Тони насторожилась, когда Дюммлер заговорил о двух видах судьбы. «Судьба, с которой можно бороться, это уже не судьба! – сказала она себе, – только и есть судьба неотвратимая, и у человека, и у человечества! Раз меня не взлюбил Бог, то никакие „Афины“ мне не помогут, и попала я сюда по ошибке. Свет светит с востока, и все это гуманное хныканье не заставит его светить с запада: они, гуманисты, посветили и будет, их время кончено, будет новый гуманизм. Да, он правду говорит, что в мире борются добро и зло, но где зло и где добро, закостеневший старик сказать не может. Он потому так уверенно и говорит, что не знает. Теперь не меньше половины мира называет черным то, что они считают белым. А им, всем этим буржуа, и вообще по их дряхлости нечего делать в мире. Да, я уйду от них. Где правда, я не знаю, и он не знает, и никто не знает. Везде кровь, почти везде грязь», – думала она. «Дюммлер, может быть, и чистый человек, но он окружил себя прохвостами и отлично это знает. Если и у коммунистов грязь, то во всяком случае другая. И там моя страна. Пусть они совершают преступления, они делают это во имя идеи, которая сметет позднее грязь с земли. А что могут смести всякие «Афины»? У тех сила, и я люблю силу. Они обвиняют Сталина в жестокости, но как же они не понимают, что ему просто нет дела до того, жестоки ли его действия или нет! У него и время нехватало бы, чтобы в этом разбираться: он наверное просто этим не интересуется, надоело, скучно, привычно и все заранее покрыто его идеей. Важно лишь то, способствует ли жестокость достижению цели. А их цель тот же Рок. И мне ничего не остается, как уйти к ним. Другого выхода у меня и нет. Переводить статьи для профессора, который вдобавок скоро уедет и через месяц забудет о моем существовании? Заниматься любовью с Грандом? Скоро мне и есть будет нечего. Я знаю, я чувствую, что продам ожерелье, и тогда совсем потеряю уважение к себе. Да, я уйду… И забавно, старик так и не узнает, что его лекция была последней каплей, что я из-за него и из-за его «Афины» ушла к тем, кого он ненавидит и презирает"…

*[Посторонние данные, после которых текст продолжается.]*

`config.mk`:
```
export PLATFORM = sky130hd
export DESIGN_NAME = psb_framer
export DESIGN_NICKNAME = d
export VERILOG_FILES = /design/src/inc/psb_pkg.sv /design/src/inc/psb_tmr_if.sv /design/src/hw/psb_timer.sv /design/src/hw/psb_framer.sv
export SDC_FILE = /design/constraint.sdc
export NUM_CORES = 1
export LEC_CHECK = 0
export BUFFER_PORTS_ARGS = -buffer_cell sky130_fd_sc_hd__buf_2
export CAP_MARGIN = 20
export CORE_ASPECT_RATIO = 0.5
export CORE_MARGIN = 1.5
export CORE_UTILIZATION = 58
export CTS_BUF_LIST = sky130_fd_sc_hd__clkbuf_4 sky130_fd_sc_hd__clkbuf_8 sky130_fd_sc_hd__clkbuf_16
export DETAILED_ROUTE_END_ITERATION = 16
export PLACE_DENSITY_LB_ADDON = 0.15
export SLEW_MARGIN = 20
export SYNTH_ARGS = -nofsm -noshare
export SYNTH_HDL_FRONTEND = slang
export SYNTH_SLANG_ARGS = --single-unit
```
`constraint.sdc`:
```
create_clock -name i_sys_clk -period 10.5 [get_ports i_sys_clk]
set_input_delay 1.575 -clock i_sys_clk [delete_from_list [all_inputs] [get_ports i_sys_clk]]
set_output_delay 1.575 -clock i_sys_clk [all_outputs]
set_load 0.02 [all_outputs]
```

Дюммлер замолчал, – но это была только ораторская пауза, свидетельствовавшая о том, что менялся предмет речи. Старик заговорил в какой-то другой тональности. «… Сестры и братья», – вдруг услышал Яценко. «Это еще что? Ах, да, начинается комедия!» – подумал он. «Впрочем, „сестры и братья“ это уж лучше, чем „братья и сестры“, тут скорее оттенок „Mesdames et Messieurs"… „Да, так что же „сестры и братья“? С еще большим удивлением он услышал имя «Monsieur Walter Jackson“, – точно и не сразу догадался, что речь идет о нем. Дюммлер с легкой улыбкой говорил о разочарованиях талантливого драматурга, недавно вступившего в общество и находящегося в этой зале: —…"Я не выдам его секрета, если я скажу, что он, хорошо ознакомившись с заседающей ныне во дворце Шайо Организацией Объединенных Наций, высказывает недовольство ее работой. Думаю, что наш даровитый брат не совсем прав. Во всяком случае эта организация и особенно ее отдел Юнеско в неизмеримо большем масштабе, чем мы, но, быть может, с неизмеримо меньшей ясностью, следует заветам богини Афины, о которых я только что вам говорил. Как мы хотим признать равноправие возможно больших видов счастья, за исключением одних преступных, так и ОН хочет признать равноправие разных государственных форм, так или иначе ставящих себе целью коллективное счастье…“.